**Exercise:** Work out the count of lines in the material where the string "only" shows up, and reply with it alone.

**Input records:**
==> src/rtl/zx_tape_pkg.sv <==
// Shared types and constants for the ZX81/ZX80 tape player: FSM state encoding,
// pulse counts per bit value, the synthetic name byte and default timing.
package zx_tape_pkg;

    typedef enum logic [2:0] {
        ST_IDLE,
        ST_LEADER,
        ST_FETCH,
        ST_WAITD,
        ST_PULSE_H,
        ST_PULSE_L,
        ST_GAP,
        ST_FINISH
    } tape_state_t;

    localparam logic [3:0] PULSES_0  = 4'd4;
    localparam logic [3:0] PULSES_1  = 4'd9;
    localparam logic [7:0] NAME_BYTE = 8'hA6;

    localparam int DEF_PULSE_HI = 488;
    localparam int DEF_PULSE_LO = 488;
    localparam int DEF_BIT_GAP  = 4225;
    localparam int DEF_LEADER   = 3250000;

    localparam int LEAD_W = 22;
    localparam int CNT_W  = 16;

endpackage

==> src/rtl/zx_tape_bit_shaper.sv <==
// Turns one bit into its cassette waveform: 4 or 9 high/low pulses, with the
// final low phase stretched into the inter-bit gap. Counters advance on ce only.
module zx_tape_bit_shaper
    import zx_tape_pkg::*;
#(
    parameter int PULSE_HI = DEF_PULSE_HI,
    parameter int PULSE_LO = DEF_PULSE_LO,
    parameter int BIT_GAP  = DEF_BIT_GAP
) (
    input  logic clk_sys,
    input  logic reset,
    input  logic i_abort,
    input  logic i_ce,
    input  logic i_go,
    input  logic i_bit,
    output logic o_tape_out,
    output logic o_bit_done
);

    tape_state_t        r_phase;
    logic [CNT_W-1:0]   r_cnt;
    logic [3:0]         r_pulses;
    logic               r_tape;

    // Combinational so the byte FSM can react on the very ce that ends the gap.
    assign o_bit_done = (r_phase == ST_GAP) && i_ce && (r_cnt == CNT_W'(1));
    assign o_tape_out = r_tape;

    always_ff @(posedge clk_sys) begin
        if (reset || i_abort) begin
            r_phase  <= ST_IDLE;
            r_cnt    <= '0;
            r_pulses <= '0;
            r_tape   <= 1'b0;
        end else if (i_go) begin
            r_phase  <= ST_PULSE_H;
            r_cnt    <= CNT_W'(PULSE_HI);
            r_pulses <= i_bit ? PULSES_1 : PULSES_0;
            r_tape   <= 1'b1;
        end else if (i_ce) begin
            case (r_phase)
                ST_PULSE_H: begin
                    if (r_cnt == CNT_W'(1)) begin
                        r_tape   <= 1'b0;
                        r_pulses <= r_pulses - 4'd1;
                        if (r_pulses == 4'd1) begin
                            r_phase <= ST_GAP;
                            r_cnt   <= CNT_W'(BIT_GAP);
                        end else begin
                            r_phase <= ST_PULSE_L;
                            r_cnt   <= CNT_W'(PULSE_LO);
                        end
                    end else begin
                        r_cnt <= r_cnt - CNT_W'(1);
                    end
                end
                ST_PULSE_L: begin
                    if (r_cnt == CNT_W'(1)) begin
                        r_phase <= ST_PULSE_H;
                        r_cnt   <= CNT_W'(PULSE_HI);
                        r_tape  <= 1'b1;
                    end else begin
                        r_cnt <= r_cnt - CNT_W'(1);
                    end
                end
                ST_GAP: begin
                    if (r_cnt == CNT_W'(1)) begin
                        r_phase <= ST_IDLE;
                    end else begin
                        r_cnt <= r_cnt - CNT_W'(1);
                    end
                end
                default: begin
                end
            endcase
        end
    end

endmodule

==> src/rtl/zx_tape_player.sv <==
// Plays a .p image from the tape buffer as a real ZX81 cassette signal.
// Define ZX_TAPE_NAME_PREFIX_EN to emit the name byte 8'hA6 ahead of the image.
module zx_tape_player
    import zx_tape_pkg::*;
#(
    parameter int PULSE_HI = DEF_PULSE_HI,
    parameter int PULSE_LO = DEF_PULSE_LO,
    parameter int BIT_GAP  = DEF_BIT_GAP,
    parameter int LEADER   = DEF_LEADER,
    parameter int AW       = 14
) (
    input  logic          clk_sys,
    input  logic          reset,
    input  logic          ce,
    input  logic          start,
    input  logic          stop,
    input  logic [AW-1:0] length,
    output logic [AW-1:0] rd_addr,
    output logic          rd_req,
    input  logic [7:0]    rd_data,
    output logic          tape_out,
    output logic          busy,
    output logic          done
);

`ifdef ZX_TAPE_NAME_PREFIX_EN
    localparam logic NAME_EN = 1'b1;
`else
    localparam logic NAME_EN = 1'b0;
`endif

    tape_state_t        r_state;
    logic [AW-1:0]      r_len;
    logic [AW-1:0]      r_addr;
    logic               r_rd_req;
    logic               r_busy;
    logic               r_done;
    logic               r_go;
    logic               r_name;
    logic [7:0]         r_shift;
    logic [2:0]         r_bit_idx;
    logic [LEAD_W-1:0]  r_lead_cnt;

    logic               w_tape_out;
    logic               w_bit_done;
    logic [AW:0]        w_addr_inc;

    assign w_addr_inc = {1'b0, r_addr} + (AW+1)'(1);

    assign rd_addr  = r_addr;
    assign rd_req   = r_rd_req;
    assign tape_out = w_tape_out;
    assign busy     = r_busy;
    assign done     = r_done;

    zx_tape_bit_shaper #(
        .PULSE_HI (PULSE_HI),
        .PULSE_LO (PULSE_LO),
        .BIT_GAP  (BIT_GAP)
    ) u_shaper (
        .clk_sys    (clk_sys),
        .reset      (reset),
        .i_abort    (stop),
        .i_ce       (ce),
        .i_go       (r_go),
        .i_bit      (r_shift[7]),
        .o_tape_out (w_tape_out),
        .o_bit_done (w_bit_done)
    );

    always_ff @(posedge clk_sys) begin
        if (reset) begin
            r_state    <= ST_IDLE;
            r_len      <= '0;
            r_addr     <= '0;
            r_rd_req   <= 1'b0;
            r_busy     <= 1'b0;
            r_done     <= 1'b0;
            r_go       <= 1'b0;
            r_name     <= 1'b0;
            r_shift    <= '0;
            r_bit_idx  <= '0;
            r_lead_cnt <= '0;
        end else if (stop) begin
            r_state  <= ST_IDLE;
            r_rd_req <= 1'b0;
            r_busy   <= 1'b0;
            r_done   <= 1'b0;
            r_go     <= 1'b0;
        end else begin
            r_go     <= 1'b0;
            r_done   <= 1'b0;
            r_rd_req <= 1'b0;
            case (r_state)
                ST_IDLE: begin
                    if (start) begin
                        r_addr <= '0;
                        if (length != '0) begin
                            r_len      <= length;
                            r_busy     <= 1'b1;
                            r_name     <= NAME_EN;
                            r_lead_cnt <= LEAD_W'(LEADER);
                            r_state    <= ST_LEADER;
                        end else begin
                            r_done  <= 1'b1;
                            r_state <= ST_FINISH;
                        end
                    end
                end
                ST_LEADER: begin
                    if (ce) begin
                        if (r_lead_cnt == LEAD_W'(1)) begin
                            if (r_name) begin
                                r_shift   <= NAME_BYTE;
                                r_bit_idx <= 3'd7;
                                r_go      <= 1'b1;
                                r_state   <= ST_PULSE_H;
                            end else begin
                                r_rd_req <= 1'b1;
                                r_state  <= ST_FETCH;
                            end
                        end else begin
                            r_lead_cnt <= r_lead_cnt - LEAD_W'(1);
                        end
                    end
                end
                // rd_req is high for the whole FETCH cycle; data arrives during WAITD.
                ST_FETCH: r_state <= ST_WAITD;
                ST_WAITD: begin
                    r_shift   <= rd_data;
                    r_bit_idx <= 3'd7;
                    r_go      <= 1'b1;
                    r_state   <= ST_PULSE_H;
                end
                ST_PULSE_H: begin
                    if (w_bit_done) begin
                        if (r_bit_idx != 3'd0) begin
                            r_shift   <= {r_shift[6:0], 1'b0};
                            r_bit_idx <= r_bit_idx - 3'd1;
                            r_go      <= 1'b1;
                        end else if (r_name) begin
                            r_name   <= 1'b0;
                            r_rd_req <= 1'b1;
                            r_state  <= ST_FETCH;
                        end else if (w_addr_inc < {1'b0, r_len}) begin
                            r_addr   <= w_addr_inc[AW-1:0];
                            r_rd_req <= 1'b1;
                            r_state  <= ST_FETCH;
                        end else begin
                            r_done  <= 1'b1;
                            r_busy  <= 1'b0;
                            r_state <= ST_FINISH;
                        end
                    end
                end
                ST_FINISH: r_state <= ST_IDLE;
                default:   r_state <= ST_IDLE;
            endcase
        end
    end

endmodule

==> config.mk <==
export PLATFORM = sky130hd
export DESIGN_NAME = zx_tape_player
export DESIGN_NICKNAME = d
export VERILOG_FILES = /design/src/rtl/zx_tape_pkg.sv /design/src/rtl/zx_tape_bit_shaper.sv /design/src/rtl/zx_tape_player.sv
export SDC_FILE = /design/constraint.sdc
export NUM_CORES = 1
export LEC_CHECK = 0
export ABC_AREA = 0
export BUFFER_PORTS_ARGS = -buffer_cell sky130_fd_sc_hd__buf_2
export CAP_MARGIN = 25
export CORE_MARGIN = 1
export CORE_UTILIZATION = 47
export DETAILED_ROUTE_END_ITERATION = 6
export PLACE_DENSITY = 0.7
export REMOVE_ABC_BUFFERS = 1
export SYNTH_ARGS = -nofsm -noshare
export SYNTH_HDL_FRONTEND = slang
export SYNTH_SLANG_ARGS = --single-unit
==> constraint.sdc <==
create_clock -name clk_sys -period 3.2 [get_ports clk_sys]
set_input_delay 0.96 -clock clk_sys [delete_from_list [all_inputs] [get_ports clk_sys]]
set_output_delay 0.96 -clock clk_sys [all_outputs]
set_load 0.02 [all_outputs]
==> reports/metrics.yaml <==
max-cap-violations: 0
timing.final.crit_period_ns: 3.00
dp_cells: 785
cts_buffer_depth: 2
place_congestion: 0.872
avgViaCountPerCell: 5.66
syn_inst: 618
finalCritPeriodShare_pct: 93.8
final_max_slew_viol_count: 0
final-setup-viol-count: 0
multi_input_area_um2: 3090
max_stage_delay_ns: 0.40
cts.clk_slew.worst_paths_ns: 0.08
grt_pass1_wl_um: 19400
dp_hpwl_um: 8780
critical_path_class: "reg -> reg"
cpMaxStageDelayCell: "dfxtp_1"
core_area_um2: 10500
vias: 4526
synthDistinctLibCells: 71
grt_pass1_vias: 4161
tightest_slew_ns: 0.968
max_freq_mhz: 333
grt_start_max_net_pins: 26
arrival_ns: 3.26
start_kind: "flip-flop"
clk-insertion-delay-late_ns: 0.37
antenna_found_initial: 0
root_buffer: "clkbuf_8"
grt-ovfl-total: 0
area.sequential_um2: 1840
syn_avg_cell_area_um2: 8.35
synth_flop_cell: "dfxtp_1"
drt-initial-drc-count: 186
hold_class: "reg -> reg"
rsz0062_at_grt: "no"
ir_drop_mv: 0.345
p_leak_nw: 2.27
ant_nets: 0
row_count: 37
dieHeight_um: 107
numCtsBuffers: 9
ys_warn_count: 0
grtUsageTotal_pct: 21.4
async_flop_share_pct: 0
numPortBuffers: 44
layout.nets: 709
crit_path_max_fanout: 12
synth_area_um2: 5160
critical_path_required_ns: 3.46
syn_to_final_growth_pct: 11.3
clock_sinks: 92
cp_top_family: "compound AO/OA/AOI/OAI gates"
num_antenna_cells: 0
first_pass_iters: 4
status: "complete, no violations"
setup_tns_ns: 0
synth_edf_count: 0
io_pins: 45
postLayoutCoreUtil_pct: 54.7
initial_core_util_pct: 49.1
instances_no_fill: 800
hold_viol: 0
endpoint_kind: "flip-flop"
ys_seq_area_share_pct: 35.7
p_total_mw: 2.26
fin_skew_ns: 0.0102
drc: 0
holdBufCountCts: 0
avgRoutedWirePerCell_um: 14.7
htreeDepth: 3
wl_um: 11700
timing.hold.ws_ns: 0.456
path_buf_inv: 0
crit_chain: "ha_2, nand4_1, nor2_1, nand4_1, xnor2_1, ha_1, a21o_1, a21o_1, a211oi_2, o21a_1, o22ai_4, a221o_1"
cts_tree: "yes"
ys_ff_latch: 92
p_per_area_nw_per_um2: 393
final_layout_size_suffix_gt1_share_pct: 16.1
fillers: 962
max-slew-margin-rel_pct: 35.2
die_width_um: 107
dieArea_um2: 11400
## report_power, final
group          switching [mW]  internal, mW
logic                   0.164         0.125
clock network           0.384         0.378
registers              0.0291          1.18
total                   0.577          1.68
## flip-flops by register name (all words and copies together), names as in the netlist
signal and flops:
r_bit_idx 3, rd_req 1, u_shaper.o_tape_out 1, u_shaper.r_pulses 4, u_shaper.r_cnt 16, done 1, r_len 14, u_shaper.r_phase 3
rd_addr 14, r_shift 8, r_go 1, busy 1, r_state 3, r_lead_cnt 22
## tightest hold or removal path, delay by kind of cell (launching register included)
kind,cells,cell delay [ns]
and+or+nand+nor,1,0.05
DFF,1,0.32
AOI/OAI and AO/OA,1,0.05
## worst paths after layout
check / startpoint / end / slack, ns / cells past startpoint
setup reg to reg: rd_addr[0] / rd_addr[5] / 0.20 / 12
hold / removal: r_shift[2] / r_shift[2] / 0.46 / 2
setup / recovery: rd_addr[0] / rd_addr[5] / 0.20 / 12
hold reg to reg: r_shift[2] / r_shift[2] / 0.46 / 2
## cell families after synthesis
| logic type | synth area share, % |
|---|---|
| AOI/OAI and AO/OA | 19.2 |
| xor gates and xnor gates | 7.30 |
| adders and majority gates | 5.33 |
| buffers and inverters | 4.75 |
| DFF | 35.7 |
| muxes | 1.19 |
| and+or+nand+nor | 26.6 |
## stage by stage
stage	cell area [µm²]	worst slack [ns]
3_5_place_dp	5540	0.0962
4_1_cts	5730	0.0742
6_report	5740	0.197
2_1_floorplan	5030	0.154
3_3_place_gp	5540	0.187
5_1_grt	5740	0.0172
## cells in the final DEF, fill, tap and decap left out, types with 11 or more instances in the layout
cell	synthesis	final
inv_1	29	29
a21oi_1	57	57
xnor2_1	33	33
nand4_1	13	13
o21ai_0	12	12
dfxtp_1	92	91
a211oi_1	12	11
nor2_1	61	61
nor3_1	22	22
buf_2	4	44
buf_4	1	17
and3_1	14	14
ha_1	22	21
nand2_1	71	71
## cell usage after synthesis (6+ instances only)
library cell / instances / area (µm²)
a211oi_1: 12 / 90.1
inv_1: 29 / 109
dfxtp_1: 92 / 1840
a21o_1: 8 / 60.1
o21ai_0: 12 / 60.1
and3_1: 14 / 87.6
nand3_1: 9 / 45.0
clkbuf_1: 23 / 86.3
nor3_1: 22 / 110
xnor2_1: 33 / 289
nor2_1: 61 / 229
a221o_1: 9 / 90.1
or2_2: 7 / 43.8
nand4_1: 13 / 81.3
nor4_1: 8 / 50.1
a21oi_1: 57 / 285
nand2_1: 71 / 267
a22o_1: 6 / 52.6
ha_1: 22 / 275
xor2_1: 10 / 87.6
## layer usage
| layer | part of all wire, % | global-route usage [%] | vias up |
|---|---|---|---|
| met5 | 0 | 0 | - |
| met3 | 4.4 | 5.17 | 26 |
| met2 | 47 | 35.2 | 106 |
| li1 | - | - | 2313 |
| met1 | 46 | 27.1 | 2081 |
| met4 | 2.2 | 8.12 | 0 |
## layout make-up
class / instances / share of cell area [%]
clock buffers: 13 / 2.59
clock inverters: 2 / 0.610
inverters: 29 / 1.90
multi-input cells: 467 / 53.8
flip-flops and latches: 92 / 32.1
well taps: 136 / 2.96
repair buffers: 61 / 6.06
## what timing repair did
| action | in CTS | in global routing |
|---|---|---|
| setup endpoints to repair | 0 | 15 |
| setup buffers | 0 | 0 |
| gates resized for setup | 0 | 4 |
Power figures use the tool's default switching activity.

**Answer section:** 2